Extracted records
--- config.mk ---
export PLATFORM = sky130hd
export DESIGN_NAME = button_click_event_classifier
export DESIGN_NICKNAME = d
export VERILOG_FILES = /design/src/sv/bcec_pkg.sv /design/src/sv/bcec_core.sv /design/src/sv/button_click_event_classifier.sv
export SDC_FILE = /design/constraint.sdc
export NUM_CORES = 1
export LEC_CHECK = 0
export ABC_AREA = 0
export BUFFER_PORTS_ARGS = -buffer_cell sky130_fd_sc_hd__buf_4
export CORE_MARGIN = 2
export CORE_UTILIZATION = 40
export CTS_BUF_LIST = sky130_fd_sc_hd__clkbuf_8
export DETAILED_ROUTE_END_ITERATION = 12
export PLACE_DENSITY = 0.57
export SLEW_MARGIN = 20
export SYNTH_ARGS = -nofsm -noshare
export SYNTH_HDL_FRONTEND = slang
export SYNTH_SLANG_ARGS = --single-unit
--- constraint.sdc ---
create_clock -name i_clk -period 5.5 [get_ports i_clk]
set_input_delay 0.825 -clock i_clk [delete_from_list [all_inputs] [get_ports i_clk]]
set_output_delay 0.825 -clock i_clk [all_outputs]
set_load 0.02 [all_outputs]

...

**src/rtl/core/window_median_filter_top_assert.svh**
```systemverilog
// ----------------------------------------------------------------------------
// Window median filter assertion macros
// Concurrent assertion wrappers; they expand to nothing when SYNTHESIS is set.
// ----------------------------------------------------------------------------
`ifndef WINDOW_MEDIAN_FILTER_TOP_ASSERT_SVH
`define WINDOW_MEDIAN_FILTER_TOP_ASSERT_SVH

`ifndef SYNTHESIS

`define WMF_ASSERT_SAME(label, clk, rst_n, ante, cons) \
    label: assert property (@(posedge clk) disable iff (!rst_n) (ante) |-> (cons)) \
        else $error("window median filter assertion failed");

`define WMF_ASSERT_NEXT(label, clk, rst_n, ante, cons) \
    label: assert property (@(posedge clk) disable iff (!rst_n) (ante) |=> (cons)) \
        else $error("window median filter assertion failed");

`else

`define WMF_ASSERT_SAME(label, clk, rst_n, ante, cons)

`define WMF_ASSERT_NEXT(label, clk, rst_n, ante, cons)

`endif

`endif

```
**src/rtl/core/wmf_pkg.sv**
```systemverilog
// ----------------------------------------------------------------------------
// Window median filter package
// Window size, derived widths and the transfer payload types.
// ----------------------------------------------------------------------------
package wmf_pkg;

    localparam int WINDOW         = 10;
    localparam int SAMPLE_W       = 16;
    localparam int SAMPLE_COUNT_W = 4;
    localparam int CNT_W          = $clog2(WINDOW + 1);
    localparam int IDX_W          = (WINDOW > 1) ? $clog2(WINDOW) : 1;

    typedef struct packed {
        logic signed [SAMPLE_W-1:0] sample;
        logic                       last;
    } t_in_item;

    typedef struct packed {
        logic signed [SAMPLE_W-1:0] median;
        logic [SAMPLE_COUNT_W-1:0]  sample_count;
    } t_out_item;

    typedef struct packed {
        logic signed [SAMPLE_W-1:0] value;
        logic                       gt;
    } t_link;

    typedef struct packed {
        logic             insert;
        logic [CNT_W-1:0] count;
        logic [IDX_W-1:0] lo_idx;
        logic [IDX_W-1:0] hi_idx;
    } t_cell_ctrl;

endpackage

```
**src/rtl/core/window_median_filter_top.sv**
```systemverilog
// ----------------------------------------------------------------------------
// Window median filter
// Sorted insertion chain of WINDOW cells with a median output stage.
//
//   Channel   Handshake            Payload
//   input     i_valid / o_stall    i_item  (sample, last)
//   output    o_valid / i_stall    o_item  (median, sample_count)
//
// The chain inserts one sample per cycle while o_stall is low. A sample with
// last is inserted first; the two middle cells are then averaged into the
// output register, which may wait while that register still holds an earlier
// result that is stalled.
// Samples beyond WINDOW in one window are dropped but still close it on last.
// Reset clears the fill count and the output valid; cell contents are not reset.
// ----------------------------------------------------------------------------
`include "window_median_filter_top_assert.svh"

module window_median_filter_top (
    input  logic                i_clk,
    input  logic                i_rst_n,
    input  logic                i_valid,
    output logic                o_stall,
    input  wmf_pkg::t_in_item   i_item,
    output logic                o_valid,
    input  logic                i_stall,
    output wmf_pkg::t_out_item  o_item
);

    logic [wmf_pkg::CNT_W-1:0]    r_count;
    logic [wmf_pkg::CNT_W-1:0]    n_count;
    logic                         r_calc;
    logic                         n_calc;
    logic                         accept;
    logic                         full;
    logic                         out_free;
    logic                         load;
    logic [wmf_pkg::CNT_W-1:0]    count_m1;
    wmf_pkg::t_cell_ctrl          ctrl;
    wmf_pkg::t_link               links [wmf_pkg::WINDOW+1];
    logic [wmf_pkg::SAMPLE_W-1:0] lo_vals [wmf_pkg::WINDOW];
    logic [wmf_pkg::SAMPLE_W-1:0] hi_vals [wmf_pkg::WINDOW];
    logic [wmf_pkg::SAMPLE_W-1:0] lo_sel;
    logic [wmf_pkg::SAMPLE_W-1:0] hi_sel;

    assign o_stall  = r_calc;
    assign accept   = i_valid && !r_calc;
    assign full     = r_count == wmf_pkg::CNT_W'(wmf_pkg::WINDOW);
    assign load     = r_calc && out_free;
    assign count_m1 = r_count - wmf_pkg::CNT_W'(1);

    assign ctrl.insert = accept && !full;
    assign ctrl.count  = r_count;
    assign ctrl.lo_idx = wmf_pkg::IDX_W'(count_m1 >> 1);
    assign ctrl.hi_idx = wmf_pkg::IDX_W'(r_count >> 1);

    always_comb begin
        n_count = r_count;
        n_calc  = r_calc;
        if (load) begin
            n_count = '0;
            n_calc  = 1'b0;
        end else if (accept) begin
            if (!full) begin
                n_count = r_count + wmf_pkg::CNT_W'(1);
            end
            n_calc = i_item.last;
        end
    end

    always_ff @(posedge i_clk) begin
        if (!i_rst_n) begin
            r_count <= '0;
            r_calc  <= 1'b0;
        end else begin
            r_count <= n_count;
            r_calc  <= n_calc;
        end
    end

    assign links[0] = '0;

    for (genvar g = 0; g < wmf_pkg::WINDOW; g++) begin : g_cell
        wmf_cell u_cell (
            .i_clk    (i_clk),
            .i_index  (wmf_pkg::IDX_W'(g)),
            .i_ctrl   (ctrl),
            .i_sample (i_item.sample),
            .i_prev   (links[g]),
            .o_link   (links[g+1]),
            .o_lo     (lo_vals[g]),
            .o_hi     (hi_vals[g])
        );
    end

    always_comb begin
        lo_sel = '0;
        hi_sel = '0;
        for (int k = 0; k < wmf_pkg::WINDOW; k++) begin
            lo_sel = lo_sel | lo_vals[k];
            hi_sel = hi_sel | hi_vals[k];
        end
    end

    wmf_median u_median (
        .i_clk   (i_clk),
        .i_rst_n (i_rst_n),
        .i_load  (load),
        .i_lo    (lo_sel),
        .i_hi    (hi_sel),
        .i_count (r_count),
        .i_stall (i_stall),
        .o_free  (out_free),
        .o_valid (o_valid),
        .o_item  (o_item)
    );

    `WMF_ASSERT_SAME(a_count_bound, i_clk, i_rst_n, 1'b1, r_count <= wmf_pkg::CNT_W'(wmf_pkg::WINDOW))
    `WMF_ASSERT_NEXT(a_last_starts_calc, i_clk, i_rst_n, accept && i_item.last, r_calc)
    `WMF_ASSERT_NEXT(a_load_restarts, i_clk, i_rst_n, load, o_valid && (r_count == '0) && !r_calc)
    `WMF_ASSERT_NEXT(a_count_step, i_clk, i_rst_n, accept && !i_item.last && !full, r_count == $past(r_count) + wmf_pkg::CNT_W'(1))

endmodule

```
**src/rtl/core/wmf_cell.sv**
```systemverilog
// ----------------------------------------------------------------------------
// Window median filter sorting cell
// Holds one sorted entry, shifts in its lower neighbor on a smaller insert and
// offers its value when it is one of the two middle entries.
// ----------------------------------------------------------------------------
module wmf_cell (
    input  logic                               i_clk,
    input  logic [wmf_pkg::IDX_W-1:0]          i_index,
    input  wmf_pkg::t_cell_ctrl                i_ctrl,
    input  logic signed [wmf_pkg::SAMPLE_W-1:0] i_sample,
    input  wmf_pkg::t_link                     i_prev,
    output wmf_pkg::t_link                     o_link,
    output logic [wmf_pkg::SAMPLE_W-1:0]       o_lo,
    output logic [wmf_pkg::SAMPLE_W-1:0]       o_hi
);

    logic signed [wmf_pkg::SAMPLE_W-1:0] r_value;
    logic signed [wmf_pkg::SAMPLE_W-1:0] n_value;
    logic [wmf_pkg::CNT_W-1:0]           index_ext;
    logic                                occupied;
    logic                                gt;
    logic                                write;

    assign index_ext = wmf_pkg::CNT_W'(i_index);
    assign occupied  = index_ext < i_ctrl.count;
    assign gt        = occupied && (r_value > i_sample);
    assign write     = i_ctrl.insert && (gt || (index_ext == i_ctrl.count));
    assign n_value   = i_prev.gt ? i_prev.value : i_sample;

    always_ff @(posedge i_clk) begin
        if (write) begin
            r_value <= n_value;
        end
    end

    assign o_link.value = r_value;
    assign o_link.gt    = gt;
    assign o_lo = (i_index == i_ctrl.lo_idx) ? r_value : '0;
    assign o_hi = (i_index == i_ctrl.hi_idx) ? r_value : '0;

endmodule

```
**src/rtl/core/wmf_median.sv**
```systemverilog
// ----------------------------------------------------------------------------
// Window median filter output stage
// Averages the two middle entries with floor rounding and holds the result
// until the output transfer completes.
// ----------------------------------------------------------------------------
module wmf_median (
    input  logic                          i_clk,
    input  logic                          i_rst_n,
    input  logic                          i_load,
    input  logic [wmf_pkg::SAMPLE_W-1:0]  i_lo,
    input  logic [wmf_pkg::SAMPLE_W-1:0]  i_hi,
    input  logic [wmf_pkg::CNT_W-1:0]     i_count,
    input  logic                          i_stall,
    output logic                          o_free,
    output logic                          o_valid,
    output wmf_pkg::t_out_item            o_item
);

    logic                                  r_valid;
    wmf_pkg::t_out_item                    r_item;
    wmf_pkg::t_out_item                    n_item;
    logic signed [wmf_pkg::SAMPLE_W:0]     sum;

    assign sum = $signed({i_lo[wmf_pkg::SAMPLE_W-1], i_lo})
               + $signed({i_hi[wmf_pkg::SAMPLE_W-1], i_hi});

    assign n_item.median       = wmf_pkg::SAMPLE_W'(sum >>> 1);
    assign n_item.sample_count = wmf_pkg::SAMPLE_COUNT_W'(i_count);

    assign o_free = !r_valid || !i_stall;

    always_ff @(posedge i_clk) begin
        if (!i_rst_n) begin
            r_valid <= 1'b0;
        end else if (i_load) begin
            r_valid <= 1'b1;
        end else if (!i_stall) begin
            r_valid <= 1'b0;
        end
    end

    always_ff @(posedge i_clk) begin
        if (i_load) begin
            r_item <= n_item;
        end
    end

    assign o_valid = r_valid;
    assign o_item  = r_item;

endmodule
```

**AIM OF THE TASK:**
Return exactly the lines above from the line that has "create_clock -name i_clk" through the line that has "set_load 0.02 [all_outputs]", inclusive, and nothing else.

**WRITTEN ANSWER:**
create_clock -name i_clk -period 5.5 [get_ports i_clk]
set_input_delay 0.825 -clock i_clk [delete_from_list [all_inputs] [get_ports i_clk]]
set_output_delay 0.825 -clock i_clk [all_outputs]
set_load 0.02 [all_outputs]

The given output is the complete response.